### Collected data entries
((
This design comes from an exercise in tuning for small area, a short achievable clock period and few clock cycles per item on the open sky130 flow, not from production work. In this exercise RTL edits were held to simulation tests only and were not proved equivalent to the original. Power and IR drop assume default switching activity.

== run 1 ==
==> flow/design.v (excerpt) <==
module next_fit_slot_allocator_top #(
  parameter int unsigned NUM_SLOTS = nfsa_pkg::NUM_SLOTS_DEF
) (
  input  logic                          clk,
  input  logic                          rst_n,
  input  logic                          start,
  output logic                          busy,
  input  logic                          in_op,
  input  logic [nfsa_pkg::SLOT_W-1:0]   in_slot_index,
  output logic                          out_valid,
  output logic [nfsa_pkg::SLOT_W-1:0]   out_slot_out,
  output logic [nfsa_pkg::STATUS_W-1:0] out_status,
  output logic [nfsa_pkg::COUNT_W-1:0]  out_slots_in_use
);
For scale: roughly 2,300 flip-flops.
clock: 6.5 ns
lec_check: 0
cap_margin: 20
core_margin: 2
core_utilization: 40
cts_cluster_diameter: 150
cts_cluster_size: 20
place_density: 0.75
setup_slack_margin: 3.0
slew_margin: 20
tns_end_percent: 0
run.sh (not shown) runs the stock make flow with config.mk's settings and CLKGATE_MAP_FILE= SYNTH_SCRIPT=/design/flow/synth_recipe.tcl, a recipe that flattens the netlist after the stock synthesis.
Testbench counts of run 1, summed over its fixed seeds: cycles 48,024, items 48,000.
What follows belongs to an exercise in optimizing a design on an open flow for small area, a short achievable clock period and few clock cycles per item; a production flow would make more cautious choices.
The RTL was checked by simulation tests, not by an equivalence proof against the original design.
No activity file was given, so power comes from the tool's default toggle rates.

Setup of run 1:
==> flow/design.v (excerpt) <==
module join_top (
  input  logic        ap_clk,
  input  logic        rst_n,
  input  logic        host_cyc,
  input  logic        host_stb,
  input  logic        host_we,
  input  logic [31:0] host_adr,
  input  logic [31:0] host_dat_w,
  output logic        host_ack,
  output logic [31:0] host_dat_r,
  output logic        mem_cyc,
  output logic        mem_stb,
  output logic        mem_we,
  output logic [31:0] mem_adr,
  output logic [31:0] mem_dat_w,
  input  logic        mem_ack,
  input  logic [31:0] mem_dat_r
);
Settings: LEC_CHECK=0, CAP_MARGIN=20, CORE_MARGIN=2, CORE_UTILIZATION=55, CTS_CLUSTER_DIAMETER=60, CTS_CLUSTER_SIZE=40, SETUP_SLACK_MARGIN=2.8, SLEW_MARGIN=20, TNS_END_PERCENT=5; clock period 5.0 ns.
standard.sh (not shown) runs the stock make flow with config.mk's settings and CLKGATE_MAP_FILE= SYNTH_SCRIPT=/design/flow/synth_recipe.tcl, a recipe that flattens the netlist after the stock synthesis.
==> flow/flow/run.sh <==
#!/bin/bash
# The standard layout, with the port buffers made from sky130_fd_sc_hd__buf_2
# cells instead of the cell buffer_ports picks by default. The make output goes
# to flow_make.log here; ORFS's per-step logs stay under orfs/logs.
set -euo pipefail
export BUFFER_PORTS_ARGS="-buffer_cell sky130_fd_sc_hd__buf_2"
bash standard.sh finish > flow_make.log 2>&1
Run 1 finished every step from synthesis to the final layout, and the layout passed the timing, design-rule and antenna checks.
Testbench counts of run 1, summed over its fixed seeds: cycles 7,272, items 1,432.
))
((
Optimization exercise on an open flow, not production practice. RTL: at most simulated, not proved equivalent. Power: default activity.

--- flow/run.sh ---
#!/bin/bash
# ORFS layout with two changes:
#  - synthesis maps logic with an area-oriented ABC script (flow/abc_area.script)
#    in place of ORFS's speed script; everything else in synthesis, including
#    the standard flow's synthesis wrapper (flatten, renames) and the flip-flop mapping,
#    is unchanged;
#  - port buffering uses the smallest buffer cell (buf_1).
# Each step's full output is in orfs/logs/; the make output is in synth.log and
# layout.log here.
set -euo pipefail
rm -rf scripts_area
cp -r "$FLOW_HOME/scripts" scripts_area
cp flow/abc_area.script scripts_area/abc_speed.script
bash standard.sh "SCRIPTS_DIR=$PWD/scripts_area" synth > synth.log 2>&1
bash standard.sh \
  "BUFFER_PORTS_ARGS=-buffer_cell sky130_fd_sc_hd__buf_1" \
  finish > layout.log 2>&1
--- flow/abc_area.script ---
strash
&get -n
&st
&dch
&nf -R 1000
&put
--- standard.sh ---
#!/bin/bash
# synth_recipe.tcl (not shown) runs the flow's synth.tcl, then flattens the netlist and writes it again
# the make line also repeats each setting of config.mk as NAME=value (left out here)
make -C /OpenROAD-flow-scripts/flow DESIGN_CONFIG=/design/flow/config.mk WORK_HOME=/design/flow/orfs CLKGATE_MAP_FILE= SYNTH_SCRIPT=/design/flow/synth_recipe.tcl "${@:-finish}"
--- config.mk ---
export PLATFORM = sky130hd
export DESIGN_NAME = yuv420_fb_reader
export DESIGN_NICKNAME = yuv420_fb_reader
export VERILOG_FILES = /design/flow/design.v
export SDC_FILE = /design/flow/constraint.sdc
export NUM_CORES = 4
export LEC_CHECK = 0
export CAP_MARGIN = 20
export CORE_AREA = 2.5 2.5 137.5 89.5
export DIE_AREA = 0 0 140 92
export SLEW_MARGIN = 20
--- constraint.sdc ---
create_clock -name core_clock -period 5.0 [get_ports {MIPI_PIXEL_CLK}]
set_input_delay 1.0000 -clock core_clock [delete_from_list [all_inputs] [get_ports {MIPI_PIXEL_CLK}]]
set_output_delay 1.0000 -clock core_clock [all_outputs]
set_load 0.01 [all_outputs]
))
((
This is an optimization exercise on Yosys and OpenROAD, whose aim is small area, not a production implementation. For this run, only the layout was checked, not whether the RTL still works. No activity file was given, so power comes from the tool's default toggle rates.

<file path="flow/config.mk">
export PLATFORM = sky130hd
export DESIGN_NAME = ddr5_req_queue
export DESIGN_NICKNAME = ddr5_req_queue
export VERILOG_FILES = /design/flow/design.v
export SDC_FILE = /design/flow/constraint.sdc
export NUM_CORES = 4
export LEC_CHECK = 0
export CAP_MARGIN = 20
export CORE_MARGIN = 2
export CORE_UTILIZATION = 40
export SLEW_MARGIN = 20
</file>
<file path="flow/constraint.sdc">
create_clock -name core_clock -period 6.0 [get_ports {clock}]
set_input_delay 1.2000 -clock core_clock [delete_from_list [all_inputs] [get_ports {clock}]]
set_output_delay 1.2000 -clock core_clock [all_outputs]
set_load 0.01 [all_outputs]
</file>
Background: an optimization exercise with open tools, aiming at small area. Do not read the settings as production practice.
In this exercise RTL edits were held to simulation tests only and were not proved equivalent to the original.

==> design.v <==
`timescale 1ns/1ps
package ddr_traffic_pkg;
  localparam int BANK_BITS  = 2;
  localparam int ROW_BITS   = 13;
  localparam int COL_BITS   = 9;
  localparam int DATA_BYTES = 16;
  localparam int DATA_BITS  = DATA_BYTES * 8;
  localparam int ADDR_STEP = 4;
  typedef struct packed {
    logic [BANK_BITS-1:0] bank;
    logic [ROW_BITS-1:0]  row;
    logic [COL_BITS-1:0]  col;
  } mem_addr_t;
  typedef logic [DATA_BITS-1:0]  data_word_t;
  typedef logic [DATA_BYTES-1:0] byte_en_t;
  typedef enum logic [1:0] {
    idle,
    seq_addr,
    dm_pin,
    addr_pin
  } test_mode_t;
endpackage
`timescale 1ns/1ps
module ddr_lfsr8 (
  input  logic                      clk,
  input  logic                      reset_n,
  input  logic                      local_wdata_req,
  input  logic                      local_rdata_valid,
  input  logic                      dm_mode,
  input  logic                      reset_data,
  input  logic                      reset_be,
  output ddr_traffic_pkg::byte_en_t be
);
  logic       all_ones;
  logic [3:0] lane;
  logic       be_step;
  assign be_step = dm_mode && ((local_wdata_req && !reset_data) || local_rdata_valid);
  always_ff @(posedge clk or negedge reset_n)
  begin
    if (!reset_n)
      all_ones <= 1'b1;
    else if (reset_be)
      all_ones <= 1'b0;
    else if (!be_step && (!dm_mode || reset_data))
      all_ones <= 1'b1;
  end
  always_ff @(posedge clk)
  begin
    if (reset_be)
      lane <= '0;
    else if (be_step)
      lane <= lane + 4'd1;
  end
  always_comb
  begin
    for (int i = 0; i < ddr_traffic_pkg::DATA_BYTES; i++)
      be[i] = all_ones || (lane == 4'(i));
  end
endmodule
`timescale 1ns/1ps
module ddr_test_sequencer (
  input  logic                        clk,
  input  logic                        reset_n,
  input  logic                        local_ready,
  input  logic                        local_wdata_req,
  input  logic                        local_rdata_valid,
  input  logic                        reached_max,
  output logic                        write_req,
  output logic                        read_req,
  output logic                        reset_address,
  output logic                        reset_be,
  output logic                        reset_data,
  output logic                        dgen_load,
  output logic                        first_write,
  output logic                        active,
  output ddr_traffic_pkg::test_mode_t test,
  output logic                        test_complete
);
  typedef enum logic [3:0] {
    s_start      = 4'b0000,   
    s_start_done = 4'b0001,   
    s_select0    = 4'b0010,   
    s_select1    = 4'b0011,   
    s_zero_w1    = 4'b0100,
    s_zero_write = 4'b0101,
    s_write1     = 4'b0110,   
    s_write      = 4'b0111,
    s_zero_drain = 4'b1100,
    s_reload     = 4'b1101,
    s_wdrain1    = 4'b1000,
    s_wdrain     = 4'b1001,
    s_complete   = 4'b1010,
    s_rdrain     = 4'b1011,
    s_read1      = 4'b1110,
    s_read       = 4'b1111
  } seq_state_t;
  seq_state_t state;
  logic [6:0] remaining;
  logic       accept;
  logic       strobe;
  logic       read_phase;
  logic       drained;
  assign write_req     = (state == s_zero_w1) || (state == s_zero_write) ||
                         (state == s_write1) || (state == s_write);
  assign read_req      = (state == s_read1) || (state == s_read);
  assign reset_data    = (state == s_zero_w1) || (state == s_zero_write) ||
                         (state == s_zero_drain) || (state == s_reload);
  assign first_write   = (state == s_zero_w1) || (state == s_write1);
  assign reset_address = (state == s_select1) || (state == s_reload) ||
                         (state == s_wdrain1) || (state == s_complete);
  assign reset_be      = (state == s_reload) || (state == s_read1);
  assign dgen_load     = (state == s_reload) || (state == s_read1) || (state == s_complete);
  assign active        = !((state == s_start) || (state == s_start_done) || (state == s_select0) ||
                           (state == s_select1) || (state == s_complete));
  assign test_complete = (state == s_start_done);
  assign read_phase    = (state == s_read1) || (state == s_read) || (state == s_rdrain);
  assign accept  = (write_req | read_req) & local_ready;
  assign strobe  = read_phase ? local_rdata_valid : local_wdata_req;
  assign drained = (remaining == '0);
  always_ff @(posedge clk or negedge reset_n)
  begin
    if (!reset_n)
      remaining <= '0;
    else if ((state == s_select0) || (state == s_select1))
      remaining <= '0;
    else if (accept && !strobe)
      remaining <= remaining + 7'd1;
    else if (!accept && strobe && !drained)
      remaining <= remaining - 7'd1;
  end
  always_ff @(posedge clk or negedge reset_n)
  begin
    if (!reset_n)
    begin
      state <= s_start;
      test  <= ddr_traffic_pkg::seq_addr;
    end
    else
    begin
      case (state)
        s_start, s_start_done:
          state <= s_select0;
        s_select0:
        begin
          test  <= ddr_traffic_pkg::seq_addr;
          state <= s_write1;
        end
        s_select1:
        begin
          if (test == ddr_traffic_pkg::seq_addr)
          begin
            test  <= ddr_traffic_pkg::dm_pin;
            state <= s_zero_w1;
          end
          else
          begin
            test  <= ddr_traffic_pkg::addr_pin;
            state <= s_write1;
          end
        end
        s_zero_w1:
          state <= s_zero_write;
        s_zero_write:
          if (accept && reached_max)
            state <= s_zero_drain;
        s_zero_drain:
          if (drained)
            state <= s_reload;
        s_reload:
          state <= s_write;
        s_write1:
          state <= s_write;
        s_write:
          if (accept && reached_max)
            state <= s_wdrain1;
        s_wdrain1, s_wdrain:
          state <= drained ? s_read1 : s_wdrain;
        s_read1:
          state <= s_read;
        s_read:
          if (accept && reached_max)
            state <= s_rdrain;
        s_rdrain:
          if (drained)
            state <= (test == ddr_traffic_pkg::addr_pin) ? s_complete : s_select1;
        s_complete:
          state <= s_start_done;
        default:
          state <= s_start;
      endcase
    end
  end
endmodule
))
### Task details
Look at the records above. Copy every line where the string "seeds" occurs.

### Reply
Testbench counts of run 1, summed over its fixed seeds: cycles 48,024, items 48,000.
Testbench counts of run 1, summed over its fixed seeds: cycles 7,272, items 1,432.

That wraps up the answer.